CAE

●CAEとは
CAE(computer-aided engineering)とは、コンピュータによって支援された、製品の設計・製造や工程設計の事前検討などといったエンジニアリング作業のことです。計算機援用工学とも呼ばれ、適用分野は機械工学、電気工学、電子工学、建築工学、土木工学、化学工学など多岐に渡ります。

●CAEの流れ
CAEの作業は、以下の順番で行います。
1.解析する現象を予測し、解析内容を決定する
2.解析条件の整理
3.必要なデータの収集、CADで作成
4.プリプロセッサにて、解析用データを作成(計算格子の生成など)
5.ソルバーを実行して、シミュレーションを行う
6.ポストプロセッサにて結果を分析

計算結果を分析して実物を作る前に設計の妥当性、性能試験、最適形状や最適条件を検討して、製品の問題点の洗い出しを行います。必要に応じてこのフローを何回か回し、目標性能を達成させて製品設計を推進します。最後に試作品にてCAE結果の妥当性を確認して、量産品製造に着手します。

●解析手法
以下の3つが代表的です。
【有限要素法】
有限要素法(Finite Element Method, FEM)。 解析的に解くことが難しい微分方程式の近似解を数値的に得る方法の一つです。 方程式が定義された領域を小領域(要素)に分割し、各小領域における方程式を比較的単純で共通な補間関数で近似します。対象領域を細分化することで、複雑な形状を正確に表現できます。また異種材料の特性を与えることもでき、局所的な効果を把握できます。

【有限差分法】
有限差分法(finite-difference methods; FDM)。微分方程式を解くために微分を有限差分近似(差分商)に置き換え差分方程式で近似する離散化手法です。FDMは偏微分方程式の数値解法として支配的な手法です。

【境界要素法】
境界要素法(boundary element method、BEM)。汎用性の高い離散化解析手法の1つで、電子計算機の発明・発展以前から進められてきた、応用数学における積分方程式の研究に端を発していることもあり、境界積分方程式法と呼ばれることもあります。電磁気学では、この境界要素法をもちいた電磁界解析をモーメント法(Method of Moments、MOM)と呼びます。
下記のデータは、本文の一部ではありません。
File: src/rtl/ocTimerPkg.sv
package ocTimerPkg;

  localparam int MAX_CH = 8;
  localparam int CH_IDX_W = $clog2(MAX_CH);

  localparam int ADDR_CFG = 0;
  localparam int ADDR_ACT = 1;
  localparam int ADDR_SEL = 2;
  localparam int ADDR_FLAG = 3;
  localparam int ADDR_MASK = 4;
  localparam int ADDR_CNT = 5;
  localparam int ADDR_CMP_BASE = 8;

  typedef enum logic [1:0] {
    ACT_HOLD   = 2'b00,
    ACT_TOGGLE = 2'b01,
    ACT_LOW    = 2'b10,
    ACT_HIGH   = 2'b11
  } ocAction_e;

  typedef struct packed {
    logic                flagWr;
    logic                flagRd;
    logic                cmpWr;
    logic [CH_IDX_W-1:0] cmpIdx;
  } ocStrobe_t;

endpackage

File: src/rtl/ocTimerChan.sv
module ocTimerChan
  import ocTimerPkg::*;
#(
  parameter int CNT_W = 16,
  parameter int CHAN  = 0
) (
  input  logic             clk,
  input  logic             rstN,
  input  logic             tick,
  input  logic [CNT_W-1:0] nextCount,
  input  logic             isOut,
  input  logic [1:0]       act,
  input  ocStrobe_t        strobe,
  input  logic [CNT_W-1:0] wdata,
  input  logic             clrBit,
  output logic [CNT_W-1:0] cmpVal,
  output logic             flag,
  output logic             pin
);

  logic match;
  logic cmpHit;
  logic armed;
  ocAction_e action;

  assign cmpHit = strobe.cmpWr && (strobe.cmpIdx == CH_IDX_W'(CHAN));
  assign match  = tick && isOut && (nextCount == cmpVal);
  assign action = ocAction_e'(act);

  always_ff @(posedge clk or negedge rstN) begin
    if (!rstN) begin
      cmpVal <= '0;
    end else if (cmpHit) begin
      cmpVal <= wdata;
    end
  end

  // Arm on a read that sees the flag set; any flag write consumes it.
  always_ff @(posedge clk or negedge rstN) begin
    if (!rstN) begin
      armed <= 1'b0;
    end else if (strobe.flagWr) begin
      armed <= 1'b0;
    end else if (strobe.flagRd && flag) begin
      armed <= 1'b1;
    end
  end

  // A match outranks a clear on the same edge.
  always_ff @(posedge clk or negedge rstN) begin
    if (!rstN) begin
      flag <= 1'b0;
    end else if (match) begin
      flag <= 1'b1;
    end else if (strobe.flagWr && clrBit && armed) begin
      flag <= 1'b0;
    end
  end

  always_ff @(posedge clk or negedge rstN) begin
    if (!rstN) begin
      pin <= 1'b0;
    end else if (match) begin
      case (action)
        ACT_TOGGLE: pin <= ~pin;
        ACT_LOW:    pin <= 1'b0;
        ACT_HIGH:   pin <= 1'b1;
        default:    pin <= pin;
      endcase
    end
  end

endmodule

File: src/rtl/ocTimerDp.sv
module ocTimerDp
  import ocTimerPkg::*;
#(
  parameter int NCH   = 4,
  parameter int CNT_W = 16,
  parameter int SEL_W = 3
) (
  input  logic                      clk,
  input  logic                      rstN,
  input  logic                      runEn,
  input  logic [SEL_W-1:0]          preSel,
  input  logic [NCH-1:0]            chanIsOut,
  input  logic [2*NCH-1:0]          chanAct,
  input  ocStrobe_t                 strobe,
  input  logic [CNT_W-1:0]          wdata,
  output logic [CNT_W-1:0]          countVal,
  output logic                      tick,
  output logic [NCH-1:0]            flagVec,
  output logic [NCH-1:0]            pinVec,
  output logic [NCH-1:0][CNT_W-1:0] cmpBank
);

  localparam int PRE_W = (1 << SEL_W) - 1;
  localparam logic [CNT_W-1:0] CNT_ONE = CNT_W'(1);
  localparam logic [PRE_W-1:0] PRE_ONE = PRE_W'(1);

  logic [PRE_W-1:0] preCnt;
  logic [PRE_W-1:0] divMask;
  logic [CNT_W-1:0] nextCount;

  always_comb begin
    for (int i = 0; i < PRE_W; i++) begin
      divMask[i] = (i < int'(preSel));
    end
  end

  assign tick      = runEn && ((preCnt & divMask) == divMask);
  assign nextCount = countVal + CNT_ONE;

  always_ff @(posedge clk or negedge rstN) begin
    if (!rstN) begin
      preCnt <= '0;
    end else if (!runEn) begin
      preCnt <= '0;
    end else begin
      preCnt <= preCnt + PRE_ONE;
    end
  end

  always_ff @(posedge clk or negedge rstN) begin
    if (!rstN) begin
      countVal <= '0;
    end else if (tick) begin
      countVal <= nextCount;
    end
  end

  for (genvar n = 0; n < NCH; n++) begin : gChan
    ocTimerChan #(
      .CNT_W(CNT_W),
      .CHAN (n)
    ) uChan (
      .clk      (clk),
      .rstN     (rstN),
      .tick     (tick),
      .nextCount(nextCount),
      .isOut    (chanIsOut[n]),
      .act      (chanAct[2*n+:2]),
      .strobe   (strobe),
      .wdata    (wdata),
      .clrBit   (wdata[n]),
      .cmpVal   (cmpBank[n]),
      .flag     (flagVec[n]),
      .pin      (pinVec[n])
    );
  end

endmodule

File: src/rtl/ocTimerCtrl.sv
module ocTimerCtrl
  import ocTimerPkg::*;
#(
  parameter int NCH    = 4,
  parameter int CNT_W  = 16,
  parameter int ADDR_W = 4,
  parameter int SEL_W  = 3
) (
  input  logic                      clk,
  input  logic                      rstN,
  input  logic                      busWr,
  input  logic                      busRd,
  input  logic [ADDR_W-1:0]         busAddr,
  input  logic [CNT_W-1:0]          busWdata,
  output logic [CNT_W-1:0]          busRdata,
  input  logic [CNT_W-1:0]          countVal,
  input  logic [NCH-1:0]            flagVec,
  input  logic [NCH-1:0][CNT_W-1:0] cmpBank,
  output ocStrobe_t                 strobe,
  output logic                      runEn,
  output logic [SEL_W-1:0]          preSel,
  output logic [NCH-1:0]            chanIsOut,
  output logic [2*NCH-1:0]          chanAct,
  output logic [NCH-1:0]            irqMask,
  output logic                      irq
);

  localparam logic [ADDR_W-1:0] A_CFG  = ADDR_W'(ADDR_CFG);
  localparam logic [ADDR_W-1:0] A_ACT  = ADDR_W'(ADDR_ACT);
  localparam logic [ADDR_W-1:0] A_SEL  = ADDR_W'(ADDR_SEL);
  localparam logic [ADDR_W-1:0] A_FLAG = ADDR_W'(ADDR_FLAG);
  localparam logic [ADDR_W-1:0] A_MASK = ADDR_W'(ADDR_MASK);
  localparam logic [ADDR_W-1:0] A_CNT  = ADDR_W'(ADDR_CNT);
  localparam logic [ADDR_W-1:0] A_CMP0 = ADDR_W'(ADDR_CMP_BASE);
  localparam logic [ADDR_W-1:0] N_CMP  = ADDR_W'(NCH);

  logic [ADDR_W-1:0]   cmpOff;
  logic                cmpRange;
  logic [CH_IDX_W-1:0] cmpIdx;

  assign cmpOff   = busAddr - A_CMP0;
  assign cmpRange = (busAddr >= A_CMP0) && (cmpOff < N_CMP);
  assign cmpIdx   = CH_IDX_W'(cmpOff);

  always_comb begin
    strobe.flagWr = busWr && (busAddr == A_FLAG);
    strobe.flagRd = busRd && (busAddr == A_FLAG);
    strobe.cmpWr  = busWr && cmpRange;
    strobe.cmpIdx = cmpIdx;
  end

  always_ff @(posedge clk or negedge rstN) begin
    if (!rstN) begin
      runEn     <= 1'b0;
      preSel    <= '0;
      chanIsOut <= '0;
      chanAct   <= '0;
      irqMask   <= '0;
    end else if (busWr) begin
      case (busAddr)
        A_CFG: begin
          runEn  <= busWdata[CNT_W-1];
          preSel <= busWdata[SEL_W-1:0];
        end
        A_SEL:   chanIsOut <= busWdata[NCH-1:0];
        A_ACT:   chanAct   <= busWdata[2*NCH-1:0];
        A_MASK:  irqMask   <= busWdata[NCH-1:0];
        default: ;
      endcase
    end
  end

  always_comb begin
    busRdata = '0;
    case (busAddr)
      A_CFG: begin
        busRdata[CNT_W-1]   = runEn;
        busRdata[SEL_W-1:0] = preSel;
      end
      A_SEL:  busRdata[NCH-1:0]   = chanIsOut;
      A_ACT:  busRdata[2*NCH-1:0] = chanAct;
      A_FLAG: busRdata[NCH-1:0]   = flagVec;
      A_MASK: busRdata[NCH-1:0]   = irqMask;
      A_CNT:  busRdata            = countVal;
      default: begin
        for (int n = 0; n < NCH; n++) begin
          if (cmpRange && (cmpIdx == CH_IDX_W'(n))) begin
            busRdata = cmpBank[n];
          end
        end
      end
    endcase
  end

  assign irq = |(flagVec & irqMask);

endmodule

File: src/rtl/ocTimer.sv
module ocTimer
  import ocTimerPkg::*;
#(
  parameter int NCH    = 4,
  parameter int CNT_W  = 16,
  parameter int ADDR_W = 4,
  parameter int SEL_W  = 3
) (
  input  logic              clk,
  input  logic              rstN,
  input  logic              busWr,
  input  logic              busRd,
  input  logic [ADDR_W-1:0] busAddr,
  input  logic [CNT_W-1:0]  busWdata,
  output logic [CNT_W-1:0]  busRdata,
  output logic [NCH-1:0]    chanPin,
  output logic              irq
);

  ocStrobe_t                 strobe;
  logic                      runEn;
  logic [SEL_W-1:0]          preSel;
  logic [NCH-1:0]            chanIsOut;
  logic [2*NCH-1:0]          chanAct;
  logic [NCH-1:0]            irqMask;
  logic [CNT_W-1:0]          countVal;
  logic                      tick;
  logic [NCH-1:0]            flagVec;
  logic [NCH-1:0][CNT_W-1:0] cmpBank;

  ocTimerCtrl #(
    .NCH   (NCH),
    .CNT_W (CNT_W),
    .ADDR_W(ADDR_W),
    .SEL_W (SEL_W)
  ) uCtrl (
    .clk      (clk),
    .rstN     (rstN),
    .busWr    (busWr),
    .busRd    (busRd),
    .busAddr  (busAddr),
    .busWdata (busWdata),
    .busRdata (busRdata),
    .countVal (countVal),
    .flagVec  (flagVec),
    .cmpBank  (cmpBank),
    .strobe   (strobe),
    .runEn    (runEn),
    .preSel   (preSel),
    .chanIsOut(chanIsOut),
    .chanAct  (chanAct),
    .irqMask  (irqMask),
    .irq      (irq)
  );

  ocTimerDp #(
    .NCH  (NCH),
    .CNT_W(CNT_W),
    .SEL_W(SEL_W)
  ) uDp (
    .clk      (clk),
    .rstN     (rstN),
    .runEn    (runEn),
    .preSel   (preSel),
    .chanIsOut(chanIsOut),
    .chanAct  (chanAct),
    .strobe   (strobe),
    .wdata    (busWdata),
    .countVal (countVal),
    .tick     (tick),
    .flagVec  (flagVec),
    .pinVec   (chanPin),
    .cmpBank  (cmpBank)
  );

endmodule

File: config.mk
export PLATFORM = sky130hd
export DESIGN_NAME = ocTimer
export DESIGN_NICKNAME = d
export VERILOG_FILES = /design/src/rtl/ocTimerPkg.sv /design/src/rtl/ocTimerChan.sv /design/src/rtl/ocTimerDp.sv /design/src/rtl/ocTimerCtrl.sv /design/src/rtl/ocTimer.sv
export SDC_FILE = /design/constraint.sdc
export NUM_CORES = 1
export LEC_CHECK = 0
export BUFFER_PORTS_ARGS = -buffer_cell sky130_fd_sc_hd__buf_2
export CORE_MARGIN = 2
export CORE_UTILIZATION = 45
export CTS_BUF_LIST = sky130_fd_sc_hd__clkbuf_4 sky130_fd_sc_hd__clkbuf_8
export CTS_CLUSTER_SIZE = 10
export DETAILED_ROUTE_END_ITERATION = 8
export PLACE_DENSITY = 0.73
export SKIP_LAST_GASP = 1
export SLEW_MARGIN = 30
export SYNTH_ARGS = -nofsm -noshare
export SYNTH_HDL_FRONTEND = slang
export SYNTH_HIERARCHICAL = 1
export SYNTH_SLANG_ARGS = --single-unit
File: constraint.sdc
create_clock -name clk -period 4.1 [get_ports clk]
set_input_delay 0 -clock clk [delete_from_list [all_inputs] [get_ports clk]]
set_output_delay 0 -clock clk [all_outputs]
set_load 0.01 [all_outputs]
# Word level (Yosys, flattened, before mapping)
# Cells that the tools add are included.
dict set report op_classes {
  add_sub_neg 3
  n_lt_le_gt_ge 9
  eq_ne 25
  muxes 30
  bitwise_logic 6
  reduce_logical 59
}
# operator count
set ops {}
lappend ops {{16-bit == test} 4}
lappend ops {{16-bit two-way mux} 4}
lappend ops {{1-bit logical AND} 33}
lappend ops {{3-bit case mux with 6 select lines} 1}
lappend ops {{16-bit by 1-bit adder with 16-bit output (second input constant)} 1}
lappend ops {{2-bit == test (second input constant)} 8}
lappend ops {{1-bit two-way mux} 16}
lappend ops {{2-bit AND reduction} 8}
lappend ops {{2-bit nonzero test} 8}
lappend ops {{1-bit case mux with 3 select lines} 5}
lappend ops {{7-bit case mux with 2 select lines} 1}
lappend ops {{4-bit case mux with 3 select lines} 1}
lappend ops {{3-bit nonzero test} 4}
lappend ops {{4-bit OR reduction} 3}
lappend ops {{3-bit < comparator (first input constant)} 3}
lappend ops {{2-bit by 1-bit == test with 1-bit output (second input constant)} 4}
lappend ops {{4-bit by 2-bit == test with 1-bit output (second input constant)} 2}
lappend ops {{4-bit by 3-bit == test with 1-bit output (second input constant)} 2}
lappend ops {{7-bit by 1-bit adder with 7-bit output (second input constant)} 1}
lappend ops {{7-bit AND} 1}
lappend ops {{7-bit == test} 1}
lappend ops {{7-bit two-way mux} 1}
lappend ops {{3-bit by 2-bit == test with 1-bit output (second input constant)} 2}
lappend ops {{1-bit by 3-bit < comparator with 1-bit output (first input constant)} 2}
lappend ops {{12 further kinds} 16}
dict set report word_totals {
  regBits 119
  input_bits 24
}

# Logic depth before layout (Yosys ltp)
# Gate-level depths: netlist (run 1).
dict set report depth {
  ltp_word 9
  depth_mapped 12
  mapped_depth_nobuf 11
}

# By module
# The synthesis (run 1) kept the hierarchy.
# module n_inst cells_per_inst area_each_um2 seq_area_each_um2
set modules_own_cells {}
lappend modules_own_cells {{ocTimerChan at uDp.gChan[1].uChan ...} 2 69 913.4 475.5}
lappend modules_own_cells {ocTimerCtrl 1 157 1791.7 500.5}
lappend modules_own_cells {ocTimerDp 1 128 1330.0 575.6}
lappend modules_own_cells {{ocTimerChan at uDp.gChan[0].uChan} 1 68 920.9 475.5}
lappend modules_own_cells {{ocTimerChan at uDp.gChan[3].uChan} 1 68 915.9 475.5}

# Least setup slack after synthesis (run 1)
# No wires, ideal clock.
dict set report synth_timing {
  kind {reg2reg}
  startpoint {register uDp.countVal[0]}
  endpoint {register uDp.gChan[0].uChan.pin}
  t_arrival_ns 2.451
  t_required_ns 4.018
  path_slack_ns 1.567
  stages_incl_launch_ff 13
  path_cell_list {dfrtp_1 > ha_1 > and3_4 > and3_4 > and2_4 > buf_6 > nand2_1 > xnor2_1 > xnor2_1 > nand4_1 > nor4_2 > a31oi_1 > a31oi_1}
}
dict set report synth_between {
  elab_chain_cells 4
}
# element line_no
set synth_lines {}
lappend synth_lines {{from (decl)} ocTimerDp.sv:16} ;# output logic [CNT_W-1:0] countVal,
lappend synth_lines {{from (signal assigned)} ocTimerDp.sv:54} ;# countVal <= nextCount;
lappend synth_lines {{16-bit by 1-bit adder with 16-bit output} ocTimerDp.sv:38} ;# assign nextCount = countVal + CNT_ONE;
lappend synth_lines {{via uDp.nextCount[8]} ocTimerDp.sv:29} ;# logic [CNT_W-1:0] nextCount;
lappend synth_lines {{16-bit == test} ocTimerChan.sv:27} ;# assign match = tick && isOut && (nextCount == cmpVal);
lappend synth_lines {{1-bit logical AND} ocTimerChan.sv:27}
lappend synth_lines {{2-bit AND reduction (no source line)} n/a}
lappend synth_lines {{to (signal assigned)} ocTimerChan.sv:65} ;# ACT_TOGGLE: pin <= ~pin;
lappend synth_lines {{to (signal assigned)} ocTimerChan.sv:68} ;# default: pin <= pin;
lappend synth_lines {{to (decl)} ocTimerChan.sv:18} ;# output logic pin
# The timed path passes the listed nets, and every way through them passes these cells.
# A chain may end at the register's enable or synchronous reset.

# Worst setup path after layout (run 1)
dict set report layout_timing {
  startpoint {register uDp.countVal[0]}
  endpoint {register uDp.gChan[3].uChan.pin}
}
dict set report layout_between {
  elab_chain_cells 4
}
# element line_no
set layout_lines {}
lappend layout_lines {{16-bit by 1-bit adder with 16-bit output} ocTimerDp.sv:38}
lappend layout_lines {{via uDp.nextCount[8]} ocTimerDp.sv:29}
lappend layout_lines {{16-bit == test} ocTimerChan.sv:27}
lappend layout_lines {{1-bit logical AND} ocTimerChan.sv:27}
lappend layout_lines {{2-bit AND reduction (no source line)} n/a}
lappend layout_lines {{to (signal assigned)} ocTimerChan.sv:65}
lappend layout_lines {{to (signal assigned)} ocTimerChan.sv:68}
lappend layout_lines {{to (decl)} ocTimerChan.sv:18}
# The timed path passes the listed nets, and every way through them passes these cells.

==> results by group, run 1 <==
Detailed routing
  – Vias/cell: 6.07
  – 1st-iter DRT viols: 492
  – DR DRC count: 0
  – Via count: 4,950
  – Antenna Violating Nets Remaining: 0
  – WL/cell: 21.7 um
  – 1st-pass router iterations: 5
  – Routed wire length: 17.7 mm

Die
  – Chip width: 127 um
  – Core area: 14,600 um^2
  – Die height: 127 um
  – Starting Density: 0.463
  – Rows: 44
  – Die area: 16,100 um^2
  – Ports: 45

Critical path
  – Setup crit start: uDp/countVal[0]
  – Critical R2R Capture: uDp/gChan[3].uChan/pin
  – Crit path max fanout: 6
  – Worst Path Class, Setup: flip-flop to flip-flop
  – Crit path to: uDp/gChan[3].uChan/pin
  – Reg2reg start: uDp/countVal[0]
  – Worst path slowest cell: xnor2_1
  – CP max stage delay: 0.45 ns
  – Crit path cell chain: ha_1, and3_4, and3_4, and2_4, nand2_1, xnor2_1, xnor2_1, nand4_1, nor4_2, a31oi_1, a31oi_1
  – Worst setup SP type: flip-flop
  – Worst path required time: 4.47 ns
  – Crit end category: flip-flop
  – Worst R2R Path Depth: 11
  – Worst path arrival time: 3.23 ns
  – Reg2reg setup slack: 1.24 ns

Power
  – Comb pwr share: 0.270
  – Max VDD drop: 0.265 mV
  – Psw: 0.00121 W
  – Leak: 3.33 nW
  – Internal cell power: 0.00232 W
  – Pwr/cell area: 460 nW/um^2
  – Sequential Power Share: 0.455
  – Share of total power in the clock network: 0.276
  – Sw Ratio: 0.342

GRT
  – Tot GR Track Use: 0.231
  – GR Overflow Total: 0
  – Initial antenna violation count: 0
  – Number of global-route vias before repair: 5,070
  – Pin count of the biggest net entering global routing: 88
  – First-pass GRT wire length: 28.2 mm

Cells and area
  – Footprint of the multi-input gates: 3610 um^2
  – Final design utilization: 0.523
  – FILL cells: 1,255
  – Register area: 2980 um^2
  – Ant diodes: 0
  – Layout cell share with drive strength beyond 1: 0.276
  – Final #Nets: 644
  – Area grow syn2layout: 12.9%
  – Fin cells: 815

STA
  – Setup TNS: 0 ns
  – Worst-case clock skew: 0.00779 ns
  – Slew headroom: 0.323
  – Count of pins over their slew limit: 0
  – Final hold vios: 0
  – Fmax achieved: 350 MHz
  – Worst-Margin Slew: 1.02 ns
  – Final setup violation count: 0
  – Final cycle utilization of the critical path: 0.697
  – Worst hold slack: 0.119 ns
  – Min cycle time layout: 2.86 ns
  – Setup repair after global routing missed its margin: no

Synth
  – Ranking of synthesized cells by area: dfrtp_1, xnor2_1, mux2_2
  – Seq/Total Area, Yosys: 0.439
  – Area share of the largest cell type after synthesis: 0.439
  – Number of synthesized flops with an enable pin: 0
  – Post-synthesis register bit count: 119
  – Syn Nets: 585
  – Synthesized area: 6790 um^2
  – Distinct cells, synth: 55
  – Syn Area/Cell: 12.1 um^2
  – Top cell type by total area after synthesis: dfrtp_1
  – Synth warn: 6
  – Asr flop ratio synth: 1.00
  – Post-synth top flop: dfrtp_1
  – Post-Synthesis Cells: 559

Run status
  – Outcome: complete, no violations

Placement
  – Post-DP HPWL: 12.5 mm
  – RD Place Congestion: 0.875
  – DP Cell Count: 765
  – Input/output buffers: 44

Clock network
  – CTS Sinks: 119
  – Clk buf depth: 2
  – Postcts setup bufs: 0
  – Post-CTS sizing: 0
  – TritonCTS clock tree: built
  – Clk root buf: clkbuf_8
  – Total CTS buffers: 17
  – CTS hold repair buffers: 18
  – Max H-tree Level: 4
  – Worst skew pair latency: 0.45 ns
  – Worst-path clk slew: 0.07 ns

Run
  – Number of max-cap violations: 0

Worst hold path
  – Worst min path class: primary input to flip-flop
## registers in the layout, summed over array words and instances (netlist names)
name,flops
uDp/preCnt,7
uCtrl/preSel,3
uDp/gChan.uChan/armed,4
uCtrl/chanIsOut,4
uDp/countVal,16
uDp/gChan.uChan/pin,4
uCtrl/irqMask,4
uCtrl/runEn,1
uCtrl/chanAct,8
uDp/gChan.uChan/cmpVal,64
uDp/gChan.uChan/flag,4
## cells in the final DEF (no fill, tap or decap), types with 10 or more instances in the layout
master / Yosys / routed
dlygate4sd3_1: 0 / 18
buf_2: 12 / 43
nand4_1: 16 / 16
nand2_1: 21 / 21
nor2_1: 11 / 11
xor2_1: 23 / 23
nand3_1: 28 / 28
xnor2_1: 73 / 73
mux2_1: 36 / 36
a21oi_1: 10 / 10
clkbuf_8: 0 / 18
mux2_2: 52 / 52
dfrtp_1: 119 / 119
mux4_2: 16 / 16
o21ai_0: 14 / 14
## cell type report
cell class | count | area share
clock buffer | 18 | 0.0323
clock inverter | 14 | 0.0144
inverter | 8 | 0.00392
multi-input combinational | 403 | 0.471
sequential | 119 | 0.389
tap | 184 | 0.0300
timing repair buffer | 69 | 0.0599
## power groups by stage
stage          Clock, W  Combinational [W]  Sequential (W)
2_1_floorplan         0           0.000685         0.00154
3_3_place_gp          0           0.000898         0.00160
3_5_place_dp          0           0.000927         0.00162
4_1_cts        0.000988           0.000949         0.00160
5_1_grt         0.00105            0.00102         0.00163
6_report       0.000972           0.000950         0.00160
## logic make-up after synthesis
kind of cell    share of synthesized area
compound gates                     0.0688
xor+xnor                            0.124
fa+ha+maj                         0.00369
buf+inv                            0.0337
flops                               0.439
mux                                 0.205
simple gates                        0.126
## routing by layer
layer / vias up / wire (um) / global-route usage
li1: 2159 / - / -
met5: - / 0 / 0
met4: 0 / 566 / 0.107
met1: 2527 / 7630 / 0.304
met2: 222 / 8210 / 0.355
met3: 42 / 1270 / 0.0658
## cells in the mapped netlist, drive strengths merged, types with 3 or more instances
master	number
nor3	7
nand4	17
and3	8
inv	8
a22oi	5
xnor2	73
mux2i	4
buf	25
nand3	29
nand2	21
nor2b	5
o21ai	17
clkbuf	4
xor2	23
a221oi	6
dfrtp	119
mux2	88
nor3b	3
nor4	5
nor2	12
a21oi	10
a31oi	9
mux4	16
nand4b	3
a21boi	3
and2	9
a22o	5
a32o	7
## stage by stage
stage               instance area (um^2)  power (W)  worst slack (ns)
floorplan                           6790    0.00222              1.57
global placement                    7120    0.00250              1.43
detailed placement                  7130    0.00254              1.27
CTS                                 7660    0.00353              1.25
global route                        7660    0.00370              1.03
finish                              7660    0.00352              1.24
## how the worst min path moves through the flow
stage / cells after the start / start / endpoint
floorplan: 0 / rstN / uCtrl/chanAct[0]
global placement: 1 / rstN / uDp/preCnt[5]
detailed placement: 1 / rstN / uDp/preCnt[4]
CTS: 4 / busWr / uDp/gChan[0].uChan/armed
global route: 4 / busWr / uCtrl/irqMask[1]
finish: 4 / busWr / uDp/gChan[0].uChan/armed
境界要素法(BEM)は、音響やNVHの問題を非常に強力に、かつ効率よく解くことができる解法です。有限要素法と同様に節点と要素を用いますが、その名のとおり、対象領域の境界についてのみ考えます。そのため、たとえば立体の問題の場合は外側の表面しか考慮せず、領域が平面の場合は外縁しか考慮しません。このように次元を1つ減らすことにより、問題を素早く解くことができます。

●接触定義とは
CAEにおいて接触とは、物体間の関係性を定義することを指します。接触を定義しない場合、物体同士は何ら関係を持たなくなります。物体A,Bが当たったときに、接触を定義しなければA,Bは互いにぶつかることもなく、すり抜けてしまいます。

●接触の種類
接触の定義方法には様々な手法があります。例えば古典的な定義方法に点-点接触があります。これは接触面の相対する節点を関連付けるものですが、制約が多く、現在ではあまり利用されません。現在では面-面接触の利用が一般的です。これは要素面間(あるいは節点と要素面間)の距離で接触有無を判定するもので、メッシュによる制約が少なくなっています。

接触の定式化には大きく分けて2種類あります。
1)ペナルティ法
接触面間に、接触すると剛性を発揮するバネを張って釣り合いを保つ方法です。この手法は、物体間に多少の食い込み(干渉)が発生しますが、安定して計算できるメリットがあります。

2)ラグランジェ乗数法
接触面に接触表面力という特別な自由度を追加する方法です。この手法は、物体間の食い込みをゼロにできるため精度的には優れますが、計算が不安定になりやすいデメリットがあります。

ペナルティ法では、食い込み現象が不可避という弱点があるため、食い込み量が許容範囲を超えていた場合、これを是正する計算を行うよう改良した手法もあります。
2段階の収束計算を行うことで、ペナルティ法の安定した計算と、食い込み量低減の両立が図られています。